**INPUT RECORDS:**
- - -

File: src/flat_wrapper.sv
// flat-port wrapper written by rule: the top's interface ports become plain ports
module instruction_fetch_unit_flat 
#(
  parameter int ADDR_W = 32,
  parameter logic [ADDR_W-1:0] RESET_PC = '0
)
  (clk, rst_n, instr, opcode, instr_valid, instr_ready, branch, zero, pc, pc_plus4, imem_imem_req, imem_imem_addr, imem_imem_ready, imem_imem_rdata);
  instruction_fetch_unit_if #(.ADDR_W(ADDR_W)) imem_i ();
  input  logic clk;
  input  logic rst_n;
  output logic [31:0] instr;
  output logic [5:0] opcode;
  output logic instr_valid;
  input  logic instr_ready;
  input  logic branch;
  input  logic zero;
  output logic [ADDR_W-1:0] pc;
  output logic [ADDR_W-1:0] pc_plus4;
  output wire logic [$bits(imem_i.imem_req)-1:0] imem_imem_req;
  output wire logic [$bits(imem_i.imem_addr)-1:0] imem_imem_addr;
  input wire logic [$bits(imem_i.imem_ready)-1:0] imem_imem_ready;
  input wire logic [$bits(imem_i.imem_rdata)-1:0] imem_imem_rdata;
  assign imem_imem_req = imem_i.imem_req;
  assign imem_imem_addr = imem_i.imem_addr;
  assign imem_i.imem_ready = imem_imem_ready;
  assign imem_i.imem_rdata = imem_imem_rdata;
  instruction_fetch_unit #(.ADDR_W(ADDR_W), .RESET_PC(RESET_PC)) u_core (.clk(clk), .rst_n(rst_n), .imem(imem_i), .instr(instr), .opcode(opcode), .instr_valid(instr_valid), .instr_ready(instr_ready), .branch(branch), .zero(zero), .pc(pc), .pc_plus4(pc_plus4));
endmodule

- - -

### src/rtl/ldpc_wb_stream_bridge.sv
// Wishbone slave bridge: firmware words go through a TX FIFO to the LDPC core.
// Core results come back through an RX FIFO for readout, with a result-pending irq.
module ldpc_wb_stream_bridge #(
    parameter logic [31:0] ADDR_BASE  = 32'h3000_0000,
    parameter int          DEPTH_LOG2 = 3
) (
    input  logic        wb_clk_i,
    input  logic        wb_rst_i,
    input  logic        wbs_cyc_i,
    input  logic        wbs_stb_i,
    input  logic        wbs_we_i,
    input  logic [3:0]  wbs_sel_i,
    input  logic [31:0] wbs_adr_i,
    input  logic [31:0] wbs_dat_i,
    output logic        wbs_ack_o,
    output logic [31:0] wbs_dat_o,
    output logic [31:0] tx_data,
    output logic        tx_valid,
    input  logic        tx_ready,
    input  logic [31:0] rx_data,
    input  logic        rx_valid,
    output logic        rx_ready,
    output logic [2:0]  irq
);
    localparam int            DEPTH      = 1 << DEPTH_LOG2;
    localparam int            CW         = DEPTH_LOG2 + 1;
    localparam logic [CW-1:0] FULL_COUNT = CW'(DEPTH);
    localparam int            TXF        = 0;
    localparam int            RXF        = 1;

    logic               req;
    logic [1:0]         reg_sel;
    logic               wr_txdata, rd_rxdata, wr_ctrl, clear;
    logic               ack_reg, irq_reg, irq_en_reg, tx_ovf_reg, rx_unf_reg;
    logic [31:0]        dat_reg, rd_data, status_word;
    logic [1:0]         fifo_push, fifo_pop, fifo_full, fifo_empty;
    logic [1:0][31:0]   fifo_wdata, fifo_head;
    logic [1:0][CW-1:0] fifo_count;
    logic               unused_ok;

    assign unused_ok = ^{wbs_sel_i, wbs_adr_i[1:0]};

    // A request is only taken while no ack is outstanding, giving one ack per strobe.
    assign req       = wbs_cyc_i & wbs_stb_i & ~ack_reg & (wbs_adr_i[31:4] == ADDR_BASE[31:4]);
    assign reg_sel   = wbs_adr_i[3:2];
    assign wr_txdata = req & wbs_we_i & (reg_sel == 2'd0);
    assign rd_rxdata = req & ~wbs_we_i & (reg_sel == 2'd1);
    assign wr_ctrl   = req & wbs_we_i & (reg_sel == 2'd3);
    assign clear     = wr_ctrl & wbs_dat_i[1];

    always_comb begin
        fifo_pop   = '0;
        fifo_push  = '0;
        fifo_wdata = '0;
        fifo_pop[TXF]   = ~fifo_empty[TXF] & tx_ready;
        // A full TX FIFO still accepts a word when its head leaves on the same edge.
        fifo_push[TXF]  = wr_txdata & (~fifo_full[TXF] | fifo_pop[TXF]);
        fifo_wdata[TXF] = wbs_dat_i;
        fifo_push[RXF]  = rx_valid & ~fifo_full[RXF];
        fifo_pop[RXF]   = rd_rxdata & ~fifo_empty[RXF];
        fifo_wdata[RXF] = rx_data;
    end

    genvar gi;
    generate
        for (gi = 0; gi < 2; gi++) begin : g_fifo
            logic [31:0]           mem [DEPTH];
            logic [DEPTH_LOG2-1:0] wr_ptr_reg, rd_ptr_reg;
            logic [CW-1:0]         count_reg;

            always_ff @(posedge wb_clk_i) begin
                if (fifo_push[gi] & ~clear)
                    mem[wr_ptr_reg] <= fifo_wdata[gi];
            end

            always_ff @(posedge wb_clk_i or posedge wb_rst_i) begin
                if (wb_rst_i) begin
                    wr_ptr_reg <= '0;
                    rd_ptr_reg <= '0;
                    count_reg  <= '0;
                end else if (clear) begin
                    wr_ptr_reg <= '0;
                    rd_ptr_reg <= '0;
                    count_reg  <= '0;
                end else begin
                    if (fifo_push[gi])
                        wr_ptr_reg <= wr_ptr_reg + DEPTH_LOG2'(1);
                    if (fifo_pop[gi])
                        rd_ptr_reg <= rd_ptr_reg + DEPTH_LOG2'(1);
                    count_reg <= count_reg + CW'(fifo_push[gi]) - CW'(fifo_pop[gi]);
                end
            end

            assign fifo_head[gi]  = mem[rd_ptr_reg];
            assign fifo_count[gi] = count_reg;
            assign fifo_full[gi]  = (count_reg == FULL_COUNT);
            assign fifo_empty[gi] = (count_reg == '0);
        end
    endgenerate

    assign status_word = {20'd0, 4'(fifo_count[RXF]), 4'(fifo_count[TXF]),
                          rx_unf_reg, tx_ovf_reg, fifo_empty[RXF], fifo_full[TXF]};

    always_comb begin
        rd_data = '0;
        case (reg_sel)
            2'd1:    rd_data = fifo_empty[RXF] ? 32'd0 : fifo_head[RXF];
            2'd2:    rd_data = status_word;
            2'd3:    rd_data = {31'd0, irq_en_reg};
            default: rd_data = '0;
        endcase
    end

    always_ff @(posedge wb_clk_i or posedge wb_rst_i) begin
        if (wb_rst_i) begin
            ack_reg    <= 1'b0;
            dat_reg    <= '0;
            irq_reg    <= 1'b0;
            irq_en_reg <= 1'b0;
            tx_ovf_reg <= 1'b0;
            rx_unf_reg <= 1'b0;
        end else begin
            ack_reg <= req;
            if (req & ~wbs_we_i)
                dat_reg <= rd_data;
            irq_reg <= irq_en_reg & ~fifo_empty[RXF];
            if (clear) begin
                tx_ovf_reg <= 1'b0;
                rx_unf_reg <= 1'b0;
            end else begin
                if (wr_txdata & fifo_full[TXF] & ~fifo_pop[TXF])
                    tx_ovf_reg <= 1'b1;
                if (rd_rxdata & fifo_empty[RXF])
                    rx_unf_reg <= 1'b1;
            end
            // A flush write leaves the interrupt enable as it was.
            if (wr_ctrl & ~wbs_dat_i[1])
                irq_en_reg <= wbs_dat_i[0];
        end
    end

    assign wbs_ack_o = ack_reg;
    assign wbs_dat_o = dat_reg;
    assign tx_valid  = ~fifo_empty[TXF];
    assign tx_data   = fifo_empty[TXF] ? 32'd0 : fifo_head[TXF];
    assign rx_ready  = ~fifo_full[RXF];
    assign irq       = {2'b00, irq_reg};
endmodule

- - -

**AIM OF THE EXERCISE:** Search the listing for "parameter" and copy each line holding it.

**RESPONSE:**
  parameter int ADDR_W = 32,
  parameter logic [ADDR_W-1:0] RESET_PC = '0
    parameter logic [31:0] ADDR_BASE  = 32'h3000_0000,
    parameter int          DEPTH_LOG2 = 3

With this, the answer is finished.